Sam looked up into the golden, ironic eyes. They struck him as simply beautiful, the eyes of something incredible old and wise. `Yeah? I've stopped killing things for the moment. '

Edward frowned. `Because of Dean?'

`Yes, because of the way he died. There was so _much_ blood, Edward. I can't stand to take any life for the time being - the sight and smell of blood makes me sick at the moment, no offence to you, I mean -'

They were sitting shoulder to shoulder looking out into the trees as if they were waiting for something, a bus, death on horseback, a way out.

`None taken, Sam. Sam just _relax_.' Unable any more to resist, Edward ran a hand lightly over Sam's broad upper back as if he was an exotic pet. It's chill touch made Sam jump suddenly and they both laughed, although when Sam turned away Edward quickly put his hand to his face to smell Sam quickly, secretively. Edward then thought of Bella and the death of James, the swirl of violence soaked in red and the smell of iron. Human blood tasted like rust, the bitter sharp taste of oxidation. Edward sometimes found it nauseous too, like an over rich meal consumed in a frenzy. And part of him was ashamed, always ashamed, when he hunted and sank his face into the warmth of his kill.

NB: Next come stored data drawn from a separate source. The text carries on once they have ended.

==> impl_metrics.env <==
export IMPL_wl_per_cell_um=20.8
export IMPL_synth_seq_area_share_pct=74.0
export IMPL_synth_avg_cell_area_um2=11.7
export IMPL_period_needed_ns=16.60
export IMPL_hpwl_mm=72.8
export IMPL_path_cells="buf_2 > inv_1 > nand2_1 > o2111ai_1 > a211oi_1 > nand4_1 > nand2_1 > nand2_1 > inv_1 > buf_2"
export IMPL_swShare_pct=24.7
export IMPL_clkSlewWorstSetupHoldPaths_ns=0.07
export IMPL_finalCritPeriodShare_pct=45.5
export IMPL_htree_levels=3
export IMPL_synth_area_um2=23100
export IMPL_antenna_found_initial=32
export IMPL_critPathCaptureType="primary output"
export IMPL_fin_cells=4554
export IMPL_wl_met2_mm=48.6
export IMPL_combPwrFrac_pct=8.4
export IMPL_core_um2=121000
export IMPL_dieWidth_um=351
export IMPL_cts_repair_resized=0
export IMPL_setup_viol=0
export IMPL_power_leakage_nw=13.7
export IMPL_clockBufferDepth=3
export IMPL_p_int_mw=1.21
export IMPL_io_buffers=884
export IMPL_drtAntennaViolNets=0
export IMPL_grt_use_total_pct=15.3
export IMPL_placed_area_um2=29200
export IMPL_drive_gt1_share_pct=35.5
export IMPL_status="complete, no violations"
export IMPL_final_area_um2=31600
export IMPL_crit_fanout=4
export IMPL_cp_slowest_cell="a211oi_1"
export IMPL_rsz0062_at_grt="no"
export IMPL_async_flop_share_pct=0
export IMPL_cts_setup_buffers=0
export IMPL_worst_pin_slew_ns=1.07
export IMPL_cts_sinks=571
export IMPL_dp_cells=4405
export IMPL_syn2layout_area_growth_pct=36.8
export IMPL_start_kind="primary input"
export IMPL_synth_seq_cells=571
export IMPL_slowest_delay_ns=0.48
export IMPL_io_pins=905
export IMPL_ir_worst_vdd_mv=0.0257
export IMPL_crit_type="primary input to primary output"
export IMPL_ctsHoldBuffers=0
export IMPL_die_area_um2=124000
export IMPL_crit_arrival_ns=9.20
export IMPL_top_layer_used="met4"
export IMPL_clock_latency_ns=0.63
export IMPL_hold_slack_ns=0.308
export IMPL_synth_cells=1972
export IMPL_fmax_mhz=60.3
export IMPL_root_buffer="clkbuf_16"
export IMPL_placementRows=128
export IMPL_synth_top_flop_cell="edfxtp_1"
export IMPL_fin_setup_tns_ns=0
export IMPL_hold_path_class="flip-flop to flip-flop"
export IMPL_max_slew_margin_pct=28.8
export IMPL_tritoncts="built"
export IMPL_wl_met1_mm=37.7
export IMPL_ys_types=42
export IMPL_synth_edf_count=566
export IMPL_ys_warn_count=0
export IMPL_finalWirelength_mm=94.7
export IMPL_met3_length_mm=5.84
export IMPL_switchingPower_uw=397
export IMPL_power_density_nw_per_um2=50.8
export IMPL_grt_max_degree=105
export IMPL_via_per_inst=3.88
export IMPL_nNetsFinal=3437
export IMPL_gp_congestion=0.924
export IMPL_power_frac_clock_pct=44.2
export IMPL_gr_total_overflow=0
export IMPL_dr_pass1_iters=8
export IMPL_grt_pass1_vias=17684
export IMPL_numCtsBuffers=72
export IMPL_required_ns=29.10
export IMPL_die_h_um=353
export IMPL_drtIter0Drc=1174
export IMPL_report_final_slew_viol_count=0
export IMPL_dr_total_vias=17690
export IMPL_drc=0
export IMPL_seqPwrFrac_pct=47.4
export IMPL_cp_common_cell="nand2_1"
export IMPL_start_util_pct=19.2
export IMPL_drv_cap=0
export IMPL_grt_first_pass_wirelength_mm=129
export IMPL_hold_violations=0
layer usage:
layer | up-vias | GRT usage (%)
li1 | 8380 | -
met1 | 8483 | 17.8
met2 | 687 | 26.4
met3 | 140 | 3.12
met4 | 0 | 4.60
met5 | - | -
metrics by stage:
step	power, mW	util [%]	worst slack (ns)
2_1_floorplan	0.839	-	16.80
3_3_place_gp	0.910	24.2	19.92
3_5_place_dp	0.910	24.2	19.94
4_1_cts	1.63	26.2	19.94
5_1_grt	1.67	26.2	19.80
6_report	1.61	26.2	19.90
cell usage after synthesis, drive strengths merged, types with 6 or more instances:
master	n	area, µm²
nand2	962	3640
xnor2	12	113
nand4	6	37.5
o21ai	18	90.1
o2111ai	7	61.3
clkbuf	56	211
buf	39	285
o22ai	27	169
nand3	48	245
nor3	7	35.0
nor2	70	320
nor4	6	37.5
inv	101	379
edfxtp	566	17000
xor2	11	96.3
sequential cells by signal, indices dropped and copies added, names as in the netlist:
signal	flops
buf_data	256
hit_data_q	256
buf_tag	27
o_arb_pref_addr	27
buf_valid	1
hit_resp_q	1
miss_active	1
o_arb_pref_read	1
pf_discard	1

`It must have been horrible for you, Sam. But I am frankly surprised you can sustain yourselves, given your size, merely on _these_?' He looked censoriously at the food in Sam's hand. Sam looked down, frowned and then pursed his lips in agreement. When he glanced up, the Vampire looked into the boy's eyes and found their color hard to discern, brown-green, grey, a movable feast as if they took on the shades of the forest, the dappled light through leaves.

`This evening I shall hunt for you.'

`That's very kind of you, Edward, but really -'

`I insist. I don't think you've eaten properly for many days. I'll kill a deer and drain it white, entirely bloodless. I'll even skin it for you!' The vampire sounded oddly insistent, protective. `Unless of course you plan to starve yourself?'

In uncanny synchronicity, Edward and Sam both turned to look at each other. Again Sam flashed a gentle fleeting smile of shy sorrow, while Edward found it hard not to laugh again. He shook his head gently and looked down at his own feet almost as if he was embarrassed. He was trying to work out why the proximity of the youth thrilled him. Meanwhile Sam rested his chin on the top of his own knees.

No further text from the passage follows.